Gurley on Cable Regulation: Counterintuitive Thinking

I subscribe to Bill Gurley's Above the Crowd newsletter, and always find his insights worth the read. (Bill is a VC at Benchmark, and a former partner of mine on the Internet Summit conferences.) His latest missive, "Cleaning Up After the Ninth Circuit in an Attempt to Save the Internet"…

I subscribe to Bill Gurley’s Above the Crowd newsletter, and always find his insights worth the read. (Bill is a VC at Benchmark, and a former partner of mine on the Internet Summit conferences.) His latest missive, “Cleaning Up After the Ninth Circuit in an Attempt to Save the Internet” is an exercise in counter-intuitive thinking. When I first read about this decision, I thought it was a victory against the evil cable companies, who I am always willing to believe have nothing but their own monopolies at heart. The ruling said, in short, that cable lines had to be viewed as telecommunication services rather than information services. The distinction was important, as it meant the cable lines were subject to the same sharing rules as phone lines. In other words, it could open cable up to competition, similar to what the RBOCs already face.

Given that for three of the past four years SBC felt my neighborhood was not profitable enough to offer DSL, and I had to get it from Speakeasy, which offers service on top of SBC lines, I thought this kind of a ruling was a good idea – maybe there would finally be someone like Speakeasy who could offer me cable modem speeds and who had a clue about the internet (Comcast clearly does not – don’t get me started on that one).

Bill makes the case that while the intent of the court may have been good, the result could be crippling. I am not sure I agree with everything he writes – much of it is pretty rigid anti-regulation sentiment – but he makes some good points. Among them:

…Often in complex political systems, the objective of an action can be honorable, yet the impact of said action can be completely at odds with the objective. This is largely because the tools we use to encourage behavior in such systems are often crude and imprecise.

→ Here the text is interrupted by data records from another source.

<file path="config.mk">
export PLATFORM = sky130hd
export DESIGN_NAME = seg7_scan_capture_flat
export DESIGN_NICKNAME = d
export VERILOG_FILES = /design/src/rtl/seg7_scan_capture_if.sv /design/src/rtl/seg7_scan_capture.sv /design/src/flat_wrapper.sv
export SDC_FILE = /design/constraint.sdc
export NUM_CORES = 1
export LEC_CHECK = 0
export CORE_ASPECT_RATIO = 0.5
export CORE_MARGIN = 1.5
export CORE_UTILIZATION = 55
export DETAILED_ROUTE_END_ITERATION = 7
export PLACE_DENSITY = 0.85
export SLEW_MARGIN = 25
export SYNTH_ARGS = -nofsm -noshare
export SYNTH_HDL_FRONTEND = slang
export SYNTH_SLANG_ARGS = --single-unit
</file>
<file path="constraint.sdc">
create_clock -name clk -period 5.2 [get_ports clk]
set_input_delay 1.04 -clock clk [delete_from_list [all_inputs] [get_ports clk]]
set_output_delay 1.04 -clock clk [all_outputs]
set_load 0.05 [all_outputs]
</file>
<file path="config.mk">
export PLATFORM = sky130hd
export DESIGN_NAME = right_rotator_32
export DESIGN_NICKNAME = d
export VERILOG_FILES = /design/src/rtl/right_rotator_32.sv
export SDC_FILE = /design/constraint.sdc
export NUM_CORES = 1
export LEC_CHECK = 0
export ABC_AREA = 1
export CAP_MARGIN = 10
export CORE_UTILIZATION = 55
export DETAILED_ROUTE_END_ITERATION = 8
export MAX_ROUTING_LAYER = met4
export PLACE_DENSITY = 0.91
export REMOVE_ABC_BUFFERS = 1
export SYNTH_ARGS = -nofsm -noshare
export SYNTH_HDL_FRONTEND = slang
export SYNTH_SLANG_ARGS = --single-unit
</file>
<file path="constraint.sdc">
create_clock -name clk -period 2.09 [get_ports clk]
set_input_delay 0.418 -clock clk [delete_from_list [all_inputs] [get_ports clk]]
set_output_delay 0.418 -clock clk [all_outputs]
set_load 0.1 [all_outputs]
</file>
<file path="src/rtl/right_rotator_32.sv">
// Registered 32-bit right rotator (log-shifter: 1/2/4/8/16) with a valid tag, used for SHA-256 ROTR.
// Latency 1 clock (2 with RR_STAGE_PIPE_EN: extra register between the 4- and 8-rotate stages); no backpressure.
module right_rotator_32 #(
    parameter int WIDTH = 32,
    parameter int AMT_W = 5
) (
    input  logic             clk,
    input  logic             reset,
    input  logic             in_valid,
    input  logic [WIDTH-1:0] in,
    input  logic [AMT_W-1:0] rotate_amt,
    output logic [WIDTH-1:0] out,
    output logic             out_valid
);

    localparam int SPLIT = 3;

    function automatic logic [WIDTH-1:0] rotr_pow2(input logic [WIDTH-1:0] x, input int s);
        return (x >> (1 << s)) | (x << (WIDTH - (1 << s)));
    endfunction

    logic [WIDTH-1:0]       lo_stg [0:SPLIT];
    logic [WIDTH-1:0]       hi_stg [SPLIT:AMT_W];
    logic [WIDTH-1:0]       mid_dat;
    logic [AMT_W-1:SPLIT]   mid_amt;
    logic                   mid_vld;
    logic [WIDTH-1:0]       out_d, out_q;
    logic                   out_valid_d, out_valid_q;

    always_comb begin
        lo_stg[0] = in;
        for (int s = 0; s < SPLIT; s++) begin
            lo_stg[s+1] = rotate_amt[s] ? rotr_pow2(lo_stg[s], s) : lo_stg[s];
        end
    end

`ifdef RR_STAGE_PIPE_EN
    logic [WIDTH-1:0]     mid_dat_d, mid_dat_q;
    logic [AMT_W-1:SPLIT] mid_amt_d, mid_amt_q;
    logic                 mid_vld_d, mid_vld_q;

    always_comb begin
        mid_vld_d = in_valid;
        mid_dat_d = mid_dat_q;
        mid_amt_d = mid_amt_q;
        if (in_valid) begin
            mid_dat_d = lo_stg[SPLIT];
            mid_amt_d = rotate_amt[AMT_W-1:SPLIT];
        end
    end

    always_ff @(posedge clk) begin
        if (reset) begin
            mid_dat_q <= '0;
            mid_amt_q <= '0;
            mid_vld_q <= 1'b0;
        end else begin
            mid_dat_q <= mid_dat_d;
            mid_amt_q <= mid_amt_d;
            mid_vld_q <= mid_vld_d;
        end
    end

    assign mid_dat = mid_dat_q;
    assign mid_amt = mid_amt_q;
    assign mid_vld = mid_vld_q;
`else
    assign mid_dat = lo_stg[SPLIT];
    assign mid_amt = rotate_amt[AMT_W-1:SPLIT];
    assign mid_vld = in_valid;
`endif

    always_comb begin
        hi_stg[SPLIT] = mid_dat;
        for (int s = SPLIT; s < AMT_W; s++) begin
            hi_stg[s+1] = mid_amt[s] ? rotr_pow2(hi_stg[s], s) : hi_stg[s];
        end
    end

    // Result register holds its value across idle cycles.
    always_comb begin
        out_valid_d = mid_vld;
        out_d       = mid_vld ? hi_stg[AMT_W] : out_q;
    end

    always_ff @(posedge clk) begin
        if (reset) begin
            out_q       <= '0;
            out_valid_q <= 1'b0;
        end else begin
            out_q       <= out_d;
            out_valid_q <= out_valid_d;
        end
    end

    assign out       = out_q;
    assign out_valid = out_valid_q;

endmodule

</file>
==> results.cfg, run 1 <==
[status]
status = complete, no violations

[critical_path]
r2r-end = out[28]
crit_top_cell = nand3_1
r2r_cells = 2
start_kind = input port
slowest_delay_ns = 0.40
path_cells = clkdlybuf4s50_1, buf_4, inv_8, nand2_1, nand3_1, nand3_1, nand3_1, nand2_1, nand2_1, nand3_1, a21oi_1
worst-path-buf-inv = 3
arrival_ns = 2.09
reg2reg_slack_ns = 1.45
crit_start = rotate_amt[0]
path_class = in2reg
timing.rr.start = out[28]
cp_max_fo = 32
endpoint_kind = flip-flop
worstPathRequired_ns = 2.32
path_delay_family = buffers and inverters
crit_slowest_cell = clkdlybuf4s50_1

[power]
clockPowerShare_pct = 20.1
power.leakage_nw = 1.85
ir_drop_mv = 0.391
swShare_pct = 46.8
comb_power_share_pct = 50.1
seqPwrFrac_pct = 29.8
switchingPower_w = 0.00111
finalPower_w = 0.00237
internal_power_w = 0.00126
pwr_density_cell_nw_per_um2 = 597

[global_route]
track_usage_pct = 32.2
grt_antenna_before_repair = 0
grt_overflow = 0
grt_pass1_wl_mm = 15.5
grt_pass1_vias = 3459
grt_max_degree = 34

[final_layout]
layout.nets = 624
multi_input_area_um2 = 2280
register_area_um2 = 661
layout-drive-gt1-share_pct = 20.5
final_area_um2 = 3970
num_antenna_cells = 0
final_util_pct = 70.8
n_fill_cell = 544
fin_cells = 657
synthToLayoutAreaGrowth_pct = 21.9

[cts]
cts_setup_buffers = 0
htreeDepth = 2
root_buffer = clkbuf_8
cts-buffers-inserted = 5
cts.clk_slew.worst_paths_ns = 0.07
clk_latency_ns = 0.29
cts_tree = done
cts-hold-fix-buffers = 0
cts_sinks = 33
cts_buffer_depth = 2
cts_resized = 0

[detailed_routing]
firstDrtPassIters = 5
wl_mm = 9.66
drcViolationCount = 0
dr_total_vias = 3842
ant_nets = 0
drt_iter0_drc = 196
wire_per_inst_um = 14.7
via_per_inst = 5.85

[synthesis]
syn_area_per_cell_um2 = 6.10
ys_top_cells_by_count = nand3_1, nand2_1, dfxtp_1
synth_largest_area_cell = nand3_1
synth_seq_cells = 33
async_flop_share_pct = 0
ys.flop_type = dfxtp_1
yosys.area.top_type_share_pct = 29.8
synth_cells = 534
synth_area_leaders = nand3_1, dfxtp_1, nand2_1, nand3_2, a21oi_1
syn-cell-area_um2 = 3260
synth_most_common_cell = nand3_1
seq_area_frac_synth_pct = 20.3
ys_warn_count = 0
synth_edf_count = 0
synth_cell_types = 17

[floorplanning]
start_util_pct = 58.1
dieWidth_um = 79.0
die_h_um = 79.0
core_um2 = 5610
dieArea_um2 = 6240
num_rows = 27
ios = 73

[place]
portBuffers = 72
place_area_um2 = 3890
dp.final_hpwl_mm = 7.61
dp.cells = 649
gp_congestion = 0.946

[sta]
max_slew_margin_pct = 77.6
tightest_slew_ns = 0.336
finalCriticalPeriod_ns = 1.86
post-route-period-util_pct = 89.1
rsz0062_at_grt = no
fmax_mhz = 537
hold_viol = 0
fin_skew_ns = 0
final_max_slew_viol_count = 0
setup_viol = 0

[hold_path]
min_from = out[6]
min_to = out[6]
hold_depth = 2
min_path_type = reg2reg

[job]
max_cap_viol_count = 0
-- power groups by stage --
| stage | combinational (W) | sequential (W) | clock [W] |
|---|---|---|---|
| 6_report | 0.00119 | 0.000706 | 0.000477 |
| 5_1_grt | 0.00128 | 0.000711 | 0.000511 |
| 4_1_cts | 0.00119 | 0.000707 | 0.000486 |
| 3_5_place_dp | 0.00118 | 0.000720 | 0 |
| 3_3_place_gp | 0.00117 | 0.000718 | 0 |
| 2_1_floorplan | 0.000436 | 0.00109 | 0 |
-- worst max path at each step --
stage	endpoint	slack, ns	depth (start not counted)
6_report	out[19]	0.23	11
5_1_grt	out[24]	0.06	11
4_1_cts	out[19]	0.25	11
3_5_place_dp	out[19]	-0.05	11
3_3_place_gp	out[19]	-0.02	11
2_1_floorplan	out[25]	0.58	8
-- worst register-to-register path: stages (launching register included) --
cell     delay [ns]
dfxtp_1        0.34
nand2_1        0.06
a21oi_1        0.17
-- per-stage QoR --
step / setup TNS, ns / setup slack, ns / hold WS, ns
finish: 0 / 0.228 / 0.466
floorplan: 0 / 0.577 / 0.487
CTS: 0 / 0.250 / 0.468
detailed placement: -0.567 / -0.0533 / 0.457
global route: 0 / 0.0594 / 0.478
global placement: -0.0546 / -0.0218 / 0.453
-- routing by layer --
metal,track usage (%),wire length [um],up-vias
li1,-,-,1911
met1,35.4,4010,1766
met2,56.6,4900,134
met3,5.06,408,31
met4,15.1,350,0
met5,-,0,-
-- logic make-up (layout without fill, tap and decap cells) --
group,Yosys count,count (layout),share of synthesized area (%)
buffers and inverters,52,103,9.75
AND/OR/NAND/NOR,417,417,65.1
AO/OA/AOI/OAI,32,32,4.91
flip-flops,33,33,20.3
-- registers in the layout, indices dropped and copies added, names as in the netlist --
| register | count |
|---|---|
| out_valid | 1 |
| out | 32 |
-- layout make-up --
cell class                      count  share of cell area [%]
Clock inverter                      2                   0.252
Inverter                            6                   0.756
Clock buffer                        6                    1.83
Sequential cell                    33                    16.6
Multi-Input combinational cell    449                    57.4
Timing Repair Buffer               89                    20.9
Tap cell                           72                    2.27
-- cells in the final DEF, fill, tap and decap left out --
| master | n |
|---|---|
| nand3_1 | 194 |
| nand2_1 | 162 |
| buf_4 | 45 |
| clkdlybuf4s50_1 | 39 |
| dfxtp_1 | 33 |
| a21oi_1 | 32 |
| nand3_2 | 30 |
| nand2_2 | 20 |
| nand2_4 | 10 |
| clkbuf_8 | 5 |
| buf_12 | 5 |
| inv_1 | 3 |
| inv_2 | 2 |
| clkinv_2 | 2 |
| inv_8 | 1 |
| nor2_1 | 1 |
| clkbuf_1 | 1 |
Power figures use the tool's default switching activity.
==> run 2: changes to the inputs <==
--- a/config.mk
+++ b/config.mk
@@ -7,6 +7,7 @@
 export LEC_CHECK = 0
 export ABC_AREA = 1
 export CAP_MARGIN = 10
+export CORE_MARGIN = 3
 export CORE_UTILIZATION = 55
 export DETAILED_ROUTE_END_ITERATION = 8
 export MAX_ROUTING_LAYER = met4
==> run 2 against run 1 <==
Effect of this change:
- final area up 1.2%
- die area grew 10%
- worst setup slack lost 0.064 ns
- first-iteration DRC count rose by 0.51%
- critical path depth did not move
- hold slack got worse by 0.0016 ns
- total power rose by 1.2%
- count of clock-buffer cells in the layout increased by 1
- combinational power is essentially flat
- critical path type unchanged
==> results.cfg, run 2 (synthesis gave the netlist of run 1 again) <==
[status]
status = complete, no violations

[critical_path]
path_cells = clkdlybuf4s50_1, buf_12, inv_8, nand2_1, nand3_1, nand3_1, nand3_1, nand2_1, nand2_1, nand3_1, a21oi_1
start_kind = input port
worst-path-buf-inv = 3
r2r_cells = 2
timing.rr.start = out[12]
crit_top_cell = nand3_1
path_class = in2reg
crit_slowest_cell = clkdlybuf4s50_1
worstPathRequired_ns = 2.31
slowest_delay_ns = 0.46
path_delay_family = buffers and inverters
r2r-end = out[12]
endpoint_kind = flip-flop
arrival_ns = 2.14
reg2reg_slack_ns = 1.46
cp_max_fo = 32

[cts]
cts_sinks = 33
cts_tree = done
htreeDepth = 2
cts-hold-fix-buffers = 0
cts.clk_slew.worst_paths_ns = 0.07
cts_buffer_depth = 2
root_buffer = clkbuf_8
cts_setup_buffers = 0
cts_resized = 0
clk_latency_ns = 0.28
cts-buffers-inserted = 5

[final_layout]
largest_reg_flops = 32
multi_input_area_um2 = 2280
synthToLayoutAreaGrowth_pct = 23.3
layout-drive-gt1-share_pct = 20.9
register_area_um2 = 661
fin_cells = 660
layout.nets = 628
layout_common_cells = nand3_1, nand2_1, buf_4
final_common_cell = nand3_1
n_fill_cell = 511
num_antenna_cells = 0

[global_route]
grt_antenna_before_repair = 0
grt_pass1_vias = 3632
grt_overflow = 0
track_usage_pct = 29.6
grt_max_degree = 34
grt_pass1_wl_mm = 16.8

[sta]
post-route-period-util_pct = 92.1
fin_skew_ns = 0
finalCriticalPeriod_ns = 1.93
hold_viol = 0
rsz0062_at_grt = no
hold_ws_ns = 0.464
final_max_slew_viol_count = 0
tightest_slew_ns = 0.341
layout_setup_ws_ns = 0.164
max_slew_margin_pct = 77.3
fmax_mhz = 519
setup_viol = 0

[hold_path]
hold_depth = 2
min_to = out[8]
min_path_type = reg2reg
min_from = out[8]

[place]
dp.cells = 653
dp.final_hpwl_mm = 7.68
pre_cts_slack_ns = -0.108
gp_congestion = 0.942
portBuffers = 72

[detailed_routing]
wire_per_inst_um = 15.0
via_per_inst = 5.84
firstDrtPassIters = 5
drcViolationCount = 0
drt_iter0_drc = 197
dr_total_vias = 3856
wl_mm = 9.88
ant_nets = 0

[power]
clockPowerShare_pct = 20.6
seqPwrFrac_pct = 29.4
internal_power_w = 0.00130
comb_power_share_pct = 50.0
ir_drop_mv = 0.359
switchingPower_w = 0.00110
swShare_pct = 45.8
power.leakage_nw = 1.88
pwr_density_cell_nw_per_um2 = 598

[floorplanning]
start_util_pct = 58.1
dieWidth_um = 83.0
dieArea_um2 = 6890
die_h_um = 83.0
ios = 73
core_um2 = 5610
num_rows = 27

[job]
max_cap_viol_count = 0
-- run 2: final cells by class --
class                           count  share of cell area (%)
Timing Repair Buffer               93                    21.7
Clock buffer                        7                    2.15
Inverter                            6                   0.747
Multi-Input combinational cell    449                    56.8
Tap cell                           72                    2.24
Sequential cell                    33                    16.4
-- run 2: stage by stage --
stage | util (%) | total power, W | setup TNS [ns] | instance area, um^2
2_1_floorplan | - | 0.00152 | 0 | 2970
3_3_place_gp | 70.1 | 0.00190 | -0.649 | 3930
3_5_place_dp | 70.1 | 0.00191 | -2.07 | 3930
4_1_cts | 71.7 | 0.00240 | 0 | 4020
5_1_grt | 71.7 | 0.00254 | 0 | 4020
6_report | 71.7 | 0.00240 | 0 | 4020
-- run 2: worst register-to-register path, cell delays in order (launching register included) --
cell     delay, ns
dfxtp_1       0.34
nand2_1       0.05
a21oi_1       0.17
-- run 2: how the worst max path moves through the flow --
stage / startpoint / end / slack, ns / cells past startpoint
floorplan: rotate_amt[1] / out[25] / 0.58 / 8
global placement: rotate_amt[0] / out[3] / -0.06 / 11
detailed placement: rotate_amt[0] / out[19] / -0.11 / 11
CTS: rotate_amt[0] / out[19] / 0.19 / 11
global route: rotate_amt[0] / out[31] / 0.01 / 11
finish: rotate_amt[0] / out[19] / 0.16 / 11
-- run 2: power groups by stage --
stage	clock, W	combinational (W)	sequential [W]
final	0.000495	0.00120	0.000706
after global routing	0.000538	0.00129	0.000713
after CTS	0.000500	0.00119	0.000706
after detailed placement	0	0.00119	0.000720
after global placement	0	0.00118	0.000718
after floorplan	0	0.000436	0.00109
-- run 2: routing by layer --
layer | wire (um) | GRT usage [%]
met1 | 4080 | 33.5
met4 | 199 | 7.43
met3 | 470 | 4.27
met2 | 5130 | 54.5
met5 | 0 | -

Attempting to increase competition by mandating that a company invest in infrastructure and then share that infrastructure with competitors is simply not a market-based solution. …

We should all know by now that rather than increasing competition, regulation typically reinforces monopolies and oligopolies. Startups will not and cannot prevail in heavily regulated industries. …

Bill concludes that either the Congress of the Supreme Court will have to clean up the Ninth’s mess.